Back when I was a HTTP rookie in the late 90s, I once expected that there was this fine RFC document somewhere describing how to do HTTP cookies. I was wrong. A lot of others have missed that document too, both before and after my initial search.

I was wrong in the sense that sure there were RFCs for cookies. There were even two of them (RFC2109 and RFC2965)! The only sad thing was however that both of them were totally pointless as in effect nobody (servers nor clients) implemented cookies like that so they documented idealistic protocols that didn’t exist in the real world. This sad state has made people fall into cookie problems all the way into modern days when they’ve implemented services according to those RFCs and then blame their browser for failing.

cookie

It turned out that the only document that existed that were being used, was the original Netscape cookie document. It can’t even be called a specification because it is so short and is so lacking in details that it leaves large holes open and forces implementers to guess about the missing pieces. A sweet irony in itself is the fact that even Netscape removed the document from their site so the only place to find this document is at archive.org or copies like the one I link to above at the curl.haxx.se site. (For some further and more detailed reading about the history of cookies and a bunch of the flaws in the protocol/design, I recommend Michal Zalewski’s excellent blog post HTTP cookies, or how not to design protocols.)

While HTTP was increasing in popularity as a protocol during the 00s and still is, and more and more stuff get done in browsers and everything and everyone are using cookies, the protocol was still not documented anywhere as it was actually used.

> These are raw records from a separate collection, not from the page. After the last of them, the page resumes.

What follows belongs to an exercise in optimizing a design on an open flow for small area; a production flow would make more cautious choices.
Only simulation tests tie the RTL to the original design; equivalence was not proved.
Power and IR drop assume default switching activity.

// regfile_dualwr
module regfile_dualwr #(
  parameter int DATA_W   = 32,
  parameter int ADDR_W   = 5,
  parameter bit ZERO_REG = 1'b1,
  parameter bit BYPASS   = 1'b1,
  parameter int LINK_REG = 31,
  parameter int MON_A    = 24,
  parameter int MON_B    = 26
) (
  input  logic              clock_i,
  input  logic              reset_i,
  input  logic [ADDR_W-1:0] rs_addr_i,
  input  logic [ADDR_W-1:0] rt_addr_i,
  output logic [DATA_W-1:0] rs_data_o,
  output logic [DATA_W-1:0] rt_data_o,
  input  logic              wr_en_i,
  input  logic [ADDR_W-1:0] wr_addr_i,
  input  logic [DATA_W-1:0] wr_data_i,
  input  logic              link_en_i,
  input  logic [DATA_W-1:0] link_data_i,
  input  logic              ext_valid_i,
  output logic              ext_ready_o,
  input  logic [ADDR_W-1:0] ext_addr_i,
  input  logic [DATA_W-1:0] ext_data_i,
  output logic [DATA_W-1:0] mon_a_o,
  output logic [DATA_W-1:0] mon_b_o,
  output logic [15:0]       conflict_cnt_o
);
  localparam int DEPTH = 1 << ADDR_W;   
  localparam logic [ADDR_W-1:0] LINK_ADDR = LINK_REG[ADDR_W-1:0];
  logic [DATA_W-1:0] regs_q [1:DEPTH-1];
  logic              pend_valid_q;
  logic [ADDR_W-1:0] pend_addr_q;
  logic [DATA_W-1:0] pend_data_q;
  logic [15:0]       cnt_q;
  logic [DATA_W-1:0] mon_a_q, mon_b_q;
  logic              core_commit, conflict, pend_commit;
  logic [ADDR_W-1:0] core_addr;
  logic [DATA_W-1:0] core_data, core_data_n;
  assign core_addr   = link_en_i ? LINK_ADDR : wr_addr_i;
  assign core_data   = link_en_i ? link_data_i : wr_data_i;
  assign core_data_n = ~core_data;
  assign core_commit = (link_en_i || wr_en_i) && (core_addr != '0);
  assign conflict    = pend_valid_q && core_commit && (core_addr == pend_addr_q);
  assign pend_commit = pend_valid_q && !conflict && (pend_addr_q != '0);
  assign ext_ready_o = !reset_i && !conflict;
  logic [DEPTH-1:1] core_hit, pend_hit, wr_hold, wr_pend, wr_core_n;
  always_comb begin
    for (int w = 1; w < DEPTH; w++) begin
      core_hit[w]  = core_commit && (core_addr == ADDR_W'(w));
      pend_hit[w]  = pend_commit && (pend_addr_q == ADDR_W'(w));
  ...
Size: about 4700 cells after synthesis, ~270 I/O pins.
Settings: LEC_CHECK=0, CAP_MARGIN=20, CORE_MARGIN=2, CORE_UTILIZATION=50, SLEW_MARGIN=20, SYNTH_HIERARCHICAL=1; clock period 8.0 ns.
standard.sh (not shown) runs the stock make flow with config.mk's settings and CLKGATE_MAP_FILE= SYNTH_SCRIPT=/design/flow/synth_recipe.tcl, a recipe that flattens the netlist after the stock synthesis.
==> flow/flow/run.sh <==
#!/bin/bash
# Own layout flow: the standard flow (standard synthesis unchanged), with
#  - logic cells swapped to their smallest drive strength after floorplan (flow/downsize.tcl),
#    so placement repair sizes up only what needs it;
#  - port buffers of the smallest buffer cell;
#  - clock tree synthesis without dummy loads, with clkbuf_8 leaves over clusters of at most
#    16 flip-flops within 45 um.
# Each tool's output goes to the ORFS logs under orfs/logs and to flow_standard.log here.
set -euo pipefail
W=$(pwd)
bash standard.sh \
  "POST_FLOORPLAN_TCL=$W/flow/downsize.tcl" \
  "BUFFER_PORTS_ARGS=-buffer_cell sky130_fd_sc_hd__buf_1" \
  "CTS_ARGS=-sink_clustering_enable -repair_clock_nets -dont_use_dummy_load -buf_list sky130_fd_sc_hd__clkbuf_8 -sink_clustering_size 16 -sink_clustering_max_diameter 45" \
  "${@:-finish}" > "$W/flow_standard.log" 2>&1
==> flow/flow/downsize.tcl <==
# Swap every logic cell for the smallest cell of the same family (same function and pins,
# lower drive strength). The placement's repair_design then sizes up or buffers only where
# slew, capacitance or timing needs it.
set block [ord::get_db_block]
set db [ord::get_db]
set dont_use {}
foreach c $::env(DONT_USE_CELLS) { lappend dont_use $c }
set best [dict create]
foreach lib [$db getLibs] {
  foreach m [$lib getMasters] {
    set n [$m getName]
    if {![regexp {^(sky130_fd_sc_hd__[a-z0-9]+)_([0-9]+)$} $n -> base drive]} { continue }
    set skip 0
    foreach p $dont_use { if {[string match $p $n]} { set skip 1 } }
    if {$skip} { continue }
    set a [expr {[$m getWidth] * [$m getHeight]}]
    if {![dict exists $best $base] || $a < [lindex [dict get $best $base] 1] ||
        ($a == [lindex [dict get $best $base] 1] && $drive == 1)} {
      dict set best $base [list $m $a]
    }
  }
}
set swapped 0
foreach inst [$block getInsts] {
  set m [$inst getMaster]
  set n [$m getName]
  if {![regexp {^(sky130_fd_sc_hd__[a-z0-9]+)_([0-9]+)$} $n -> base drive]} { continue }
  if {[regexp {tap|fill|decap|conb|clkbuf|clkinv|dly} $base]} { continue }
  if {![dict exists $best $base]} { continue }
  set nm [lindex [dict get $best $base] 0]
  if {[$nm getName] ne $n} {
    $inst swapMaster $nm
    incr swapped
  }
}
puts "downsize: swapped $swapped cells to a smaller drive strength"
The baseline went through all stages and came out clean.
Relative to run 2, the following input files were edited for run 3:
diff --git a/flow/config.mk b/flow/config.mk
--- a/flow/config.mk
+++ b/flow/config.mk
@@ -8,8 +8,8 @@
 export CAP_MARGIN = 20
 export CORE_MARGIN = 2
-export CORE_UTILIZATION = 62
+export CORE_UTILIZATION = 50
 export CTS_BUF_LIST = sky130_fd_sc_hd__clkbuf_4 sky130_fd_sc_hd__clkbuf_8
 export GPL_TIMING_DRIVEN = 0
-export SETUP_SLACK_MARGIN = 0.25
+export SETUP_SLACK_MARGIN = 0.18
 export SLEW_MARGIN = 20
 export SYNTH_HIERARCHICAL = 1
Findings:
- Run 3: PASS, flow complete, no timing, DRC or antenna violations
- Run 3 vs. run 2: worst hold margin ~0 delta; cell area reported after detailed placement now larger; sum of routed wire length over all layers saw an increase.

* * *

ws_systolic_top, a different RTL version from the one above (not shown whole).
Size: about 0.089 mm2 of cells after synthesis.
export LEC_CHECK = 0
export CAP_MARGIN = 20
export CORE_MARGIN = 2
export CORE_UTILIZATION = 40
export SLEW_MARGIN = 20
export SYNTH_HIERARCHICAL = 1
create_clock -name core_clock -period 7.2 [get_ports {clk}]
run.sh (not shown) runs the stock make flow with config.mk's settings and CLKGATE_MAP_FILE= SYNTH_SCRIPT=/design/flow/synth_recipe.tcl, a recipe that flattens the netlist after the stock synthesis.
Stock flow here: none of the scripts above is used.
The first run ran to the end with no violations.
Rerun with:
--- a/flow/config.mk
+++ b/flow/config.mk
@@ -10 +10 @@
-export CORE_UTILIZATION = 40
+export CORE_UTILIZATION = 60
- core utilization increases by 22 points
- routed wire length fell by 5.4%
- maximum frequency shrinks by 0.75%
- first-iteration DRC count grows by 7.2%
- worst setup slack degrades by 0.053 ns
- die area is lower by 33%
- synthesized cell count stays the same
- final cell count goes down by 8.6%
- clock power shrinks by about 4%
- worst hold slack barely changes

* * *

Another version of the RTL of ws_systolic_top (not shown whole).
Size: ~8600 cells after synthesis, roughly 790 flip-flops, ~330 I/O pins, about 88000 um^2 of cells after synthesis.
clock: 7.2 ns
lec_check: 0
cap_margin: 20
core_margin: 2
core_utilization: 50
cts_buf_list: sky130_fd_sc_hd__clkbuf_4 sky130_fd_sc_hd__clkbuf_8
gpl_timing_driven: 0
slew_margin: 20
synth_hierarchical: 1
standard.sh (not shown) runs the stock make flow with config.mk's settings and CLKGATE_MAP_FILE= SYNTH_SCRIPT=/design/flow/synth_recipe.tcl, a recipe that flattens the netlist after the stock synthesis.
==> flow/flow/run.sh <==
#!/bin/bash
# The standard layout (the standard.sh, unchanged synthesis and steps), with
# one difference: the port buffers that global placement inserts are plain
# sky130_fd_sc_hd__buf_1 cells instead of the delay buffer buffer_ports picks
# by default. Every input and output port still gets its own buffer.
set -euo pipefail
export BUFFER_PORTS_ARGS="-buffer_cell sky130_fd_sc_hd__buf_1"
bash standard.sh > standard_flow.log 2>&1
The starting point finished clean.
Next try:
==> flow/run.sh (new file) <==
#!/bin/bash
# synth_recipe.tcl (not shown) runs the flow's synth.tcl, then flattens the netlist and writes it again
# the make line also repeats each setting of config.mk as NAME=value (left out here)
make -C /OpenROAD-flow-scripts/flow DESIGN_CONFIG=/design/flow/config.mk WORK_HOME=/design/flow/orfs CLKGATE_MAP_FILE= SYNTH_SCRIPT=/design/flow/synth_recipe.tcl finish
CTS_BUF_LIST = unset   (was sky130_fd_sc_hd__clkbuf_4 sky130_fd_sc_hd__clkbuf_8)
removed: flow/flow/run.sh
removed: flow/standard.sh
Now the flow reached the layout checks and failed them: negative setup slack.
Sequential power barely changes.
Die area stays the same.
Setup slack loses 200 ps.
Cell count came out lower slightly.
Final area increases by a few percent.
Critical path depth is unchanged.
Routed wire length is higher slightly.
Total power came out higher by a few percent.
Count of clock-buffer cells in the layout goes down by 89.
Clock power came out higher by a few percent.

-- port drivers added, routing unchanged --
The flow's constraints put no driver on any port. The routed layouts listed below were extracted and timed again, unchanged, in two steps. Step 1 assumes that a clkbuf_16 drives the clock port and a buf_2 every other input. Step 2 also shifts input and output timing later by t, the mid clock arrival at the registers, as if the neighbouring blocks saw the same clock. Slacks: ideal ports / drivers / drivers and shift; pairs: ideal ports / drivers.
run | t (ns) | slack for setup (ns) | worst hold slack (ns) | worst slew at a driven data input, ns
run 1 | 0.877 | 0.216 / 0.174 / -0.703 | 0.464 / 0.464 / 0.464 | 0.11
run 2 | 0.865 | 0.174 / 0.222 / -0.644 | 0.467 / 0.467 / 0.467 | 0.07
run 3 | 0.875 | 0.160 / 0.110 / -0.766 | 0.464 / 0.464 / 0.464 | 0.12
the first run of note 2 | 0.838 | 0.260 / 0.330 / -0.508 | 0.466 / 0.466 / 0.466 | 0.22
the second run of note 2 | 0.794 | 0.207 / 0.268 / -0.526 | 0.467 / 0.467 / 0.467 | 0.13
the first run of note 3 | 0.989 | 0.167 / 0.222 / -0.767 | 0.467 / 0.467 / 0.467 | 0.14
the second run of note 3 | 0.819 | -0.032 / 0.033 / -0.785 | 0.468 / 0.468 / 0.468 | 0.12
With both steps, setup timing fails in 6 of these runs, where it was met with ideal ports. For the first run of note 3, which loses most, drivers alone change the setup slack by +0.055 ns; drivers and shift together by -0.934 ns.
What follows belongs to an exercise in optimizing a design on an open flow for small area and a short achievable clock period; a production flow would make more cautious choices.
Function was checked by simulation only, so behaviour that the tests miss may differ from the original.
No activity file was given, so power comes from the tool's default toggle rates.

== the reference run ==
==> flow/design.v <==
module aq_reduce_ctrl #(
  parameter  int unsigned DRAIN_TO = 64,
  localparam int unsigned GW       = 16,
  localparam int unsigned DW       = 32,
  localparam int unsigned CW       = 32
) (
  input  logic          RST_N,
  input  logic          CLK,
  input  logic [GW-1:0] CFG_ORG_X,
  input  logic [GW-1:0] CFG_ORG_Y,
  input  logic [GW-1:0] CFG_CNV_X,
  input  logic [GW-1:0] CFG_CNV_Y,
  input  logic          START,
  input  logic          ABORT,
  input  logic          S_TVALID,
  input  logic [DW-1:0] S_TDATA,
  output logic          S_TREADY,
  output logic [GW-1:0] ORG_X,
  output logic [GW-1:0] ORG_Y,
  output logic [GW-1:0] CNV_X,
  output logic [GW-1:0] CNV_Y,
  output logic          DIN_WE,
  output logic          DIN_FSYNC,
  output logic [DW-1:0] DIN,
  input  logic          DOUT_OE,
  input  logic          DOUT_LAST,
  output logic          BUSY,
  output logic          DONE,
  output logic          ERR,
  output logic [CW-1:0] OUT_CNT
);
  logic          r_busy, r_fsync, r_tready, r_drain, r_done;
  logic          r_err, r_din_we;
  logic [DW-1:0] r_din;
  logic [CW-1:0] r_out_cnt;
  logic [GW-1:0] r_org_x, r_org_y, r_cnv_x, r_cnv_y;
  logic [GW-1:0] r_px_x, r_px_y;
  logic [GW-1:0] r_oc_x, r_oc_y;
  logic          r_oc_over;
  function automatic logic [GW-1:0] f_dec(input logic [GW-1:0] a, input logic en);
    logic [GW-1:0] m;
    for (int i = 0; i < GW; i++) begin
      m = '0;
      for (int j = 0; j < i; j++) m[j] = 1'b1;
      f_dec[i] = a[i] ^ (en && ((a & m) == '0));
    end
  endfunction
  function automatic logic [CW:0] f_inc(input logic [CW-1:0] a, input logic en);
    logic [CW:0] x, m;
    x = {1'b0, a};
    for (int i = 0; i <= CW; i++) begin
      m = '0;
      for (int j = 0; j < i; j++) m[j] = 1'b1;
      f_inc[i] = x[i] ^ (en && ((x & m) == m));
    end
  endfunction
  function automatic logic f_le(input logic [GW-1:0] a, input logic [GW-1:0] b);
    logic [GW-1:0] gt, lt;
    logic          g, l;
    for (int i = 0; i < GW; i++) begin
      gt[i] = a[i] && !b[i];
      lt[i] = !a[i] && b[i];
    end
    for (int s = 1; s < GW; s = s * 2)
      for (int i = 0; i + s < GW; i += 2 * s) begin
        g = gt[i + 2 * s - 1] || (!lt[i + 2 * s - 1] && gt[i + s - 1]);
        l = lt[i + 2 * s - 1] || (!gt[i + 2 * s - 1] && lt[i + s - 1]);
        gt[i + 2 * s - 1] = g;
        lt[i + 2 * s - 1] = l;
      end
    f_le = !gt[GW-1];
  endfunction
  logic          w_cfg_ok, w_start_ok, w_fin, w_sync1, w_hs, w_px_row, w_last_px;
  logic          w_drain_to, w_oe_en, w_wrap, w_oc_row, w_oc_load, w_cnt_eq;
  logic [CW:0]   w_out_inc;
  logic [CW-1:0] w_out_cnt;
  logic [GW-1:0] w_org_x_nxt, w_org_y_nxt, w_cnv_x_nxt, w_cnv_y_nxt;
  assign w_cfg_ok   = (CFG_CNV_X != '0) && f_le(CFG_CNV_X, CFG_ORG_X) &&
                      (CFG_CNV_Y != '0) && f_le(CFG_CNV_Y, CFG_ORG_Y);
  assign w_start_ok = !r_busy && START && w_cfg_ok;
  assign w_fin      = r_busy && r_done;
  assign w_sync1    = r_busy && !r_fsync && !r_tready && !r_drain && !r_done;
  assign w_hs       = r_tready && S_TVALID;
  assign w_px_row   = r_px_x == GW'(1);
  assign w_last_px  = w_px_row && (r_px_y == GW'(1));
  assign w_drain_to = r_px_y[5:0] == 6'(1 - DRAIN_TO);
  assign w_oe_en    = DOUT_OE && r_busy && !r_done;
  assign w_out_cnt  = r_fsync ? '0 : r_out_cnt;
  assign w_out_inc  = f_inc(w_out_cnt, w_oe_en);
  assign w_wrap     = w_out_inc[CW];
  assign w_oc_row   = w_oe_en && (r_oc_x == GW'(1));
  assign w_oc_load  = w_wrap;
  assign w_cnt_eq   = !r_oc_over && (w_oe_en ? (w_oc_row && (r_oc_y == GW'(1)))
                                             : (r_oc_y == '0));
  assign w_org_x_nxt = w_start_ok ? CFG_ORG_X : r_org_x;
  assign w_org_y_nxt = w_start_ok ? CFG_ORG_Y : r_org_y;
  assign w_cnv_x_nxt = w_start_ok ? CFG_CNV_X : r_cnv_x;
  assign w_cnv_y_nxt = w_start_ok ? CFG_CNV_Y : r_cnv_y;
  always_ff @(posedge CLK or negedge RST_N) begin
    if (!RST_N) begin
      r_busy    <= 1'b0;
      r_fsync   <= 1'b0;
      r_tready  <= 1'b0;
      r_drain   <= 1'b0;
      r_done    <= 1'b0;
      r_err     <= 1'b0;
      r_din_we  <= 1'b0;
      r_din     <= '0;
      r_out_cnt <= '0;
      r_org_x   <= '0;
      r_org_y   <= '0;
      r_cnv_x   <= '0;
      r_cnv_y   <= '0;
      r_px_x    <= '0;
      r_px_y    <= '0;
      r_oc_x    <= '0;
      r_oc_y    <= '0;
      r_oc_over <= 1'b0;
    end else begin
      r_busy   <= r_busy ? (!ABORT && !r_done) : (START && w_cfg_ok);
      r_fsync  <= w_start_ok;
      r_tready <= !ABORT && (w_sync1 || (r_tready && !(w_hs && w_last_px)));
      r_drain  <= !ABORT && ((w_hs && w_last_px) || (r_drain && !DOUT_LAST && !w_drain_to));
      r_done   <= (!r_busy && START && !w_cfg_ok) ||
                  (r_drain && !ABORT && (DOUT_LAST || w_drain_to));
      if (r_busy && ABORT)                r_err <= 1'b1;
      else if (!r_busy && START)          r_err <= !w_cfg_ok;
      else if (r_drain && DOUT_LAST)      r_err <= r_err || !w_cnt_eq;
      else if (r_drain && w_drain_to)     r_err <= 1'b1;
      r_din_we <= w_hs && !ABORT;
      if (w_hs && !ABORT) r_din <= S_TDATA;
      r_out_cnt <= w_out_inc[CW-1:0];
      r_org_x   <= w_org_x_nxt;
      r_org_y   <= w_org_y_nxt;
      r_cnv_x   <= w_cnv_x_nxt;
      r_cnv_y   <= w_cnv_y_nxt;
      r_px_x <= (r_fsync || (w_hs && w_px_row)) ? r_org_x : f_dec(r_px_x, w_hs);
      r_px_y <= r_fsync ? r_org_y : f_dec(r_px_y, (w_hs && w_px_row) || r_drain);
      if (!r_busy) begin
        r_oc_x    <= CFG_CNV_X;
        r_oc_y    <= CFG_CNV_Y;
        r_oc_over <= 1'b0;
      end else begin
        r_oc_x    <= (w_oc_load || w_oc_row) ? r_cnv_x : f_dec(r_oc_x, w_oe_en);
        r_oc_y    <= w_oc_load ? r_cnv_y : f_dec(r_oc_y, w_oc_row);
        r_oc_over <= !w_oc_load && (r_oc_over || (w_oe_en && r_oc_y == '0));
      end
    end
  end
  assign S_TREADY  = r_tready;
  assign ORG_X     = r_org_x;
  assign ORG_Y     = r_org_y;
  assign CNV_X     = r_cnv_x;
  assign CNV_Y     = r_cnv_y;
  assign DIN_WE    = r_din_we;
  assign DIN_FSYNC = r_fsync;
  assign DIN       = r_din;
  assign BUSY      = r_busy;
  assign DONE      = r_done;
  assign ERR       = r_err;
  assign OUT_CNT   = w_out_cnt;
endmodule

Somewhat modeled after the httpbis working group (which is working on updating and bugfixing the HTTP 1.1 spec), IETF setup a mailing list named httpstate in the early 2009 to start discussing what problems there are with cookies and all related matters. After lively discussions throughout the year, the working group with the same name as the mailinglist was founded at December 11th 2009.

One of the initial sparks to get the httpstate group going came from Bill Corry who said this about the start:

In late 2008, Jim Manico and I connected to create a specification for
HTTPOnly — we saw the security issues arising from how the browser vendors
were implementing HTTPOnly in varying ways[1] due to a lack of a specification
and formed an ad-hoc working group to tackle the issue[2].
When I approached the IETF about forming a charter for an official working
group, I was told that I was <quote> “wasting my time” because cookies itself
did not have a proper specification, so it didn’t make sense to work on a spec
for HTTPOnly.  Soon after, we pursued reopening the IETF httpstate Working
Group to tackle the entire cookie spec, not just HTTPOnly.  Eventually Adam
Barth would become editor and Jeff Hodges our chair.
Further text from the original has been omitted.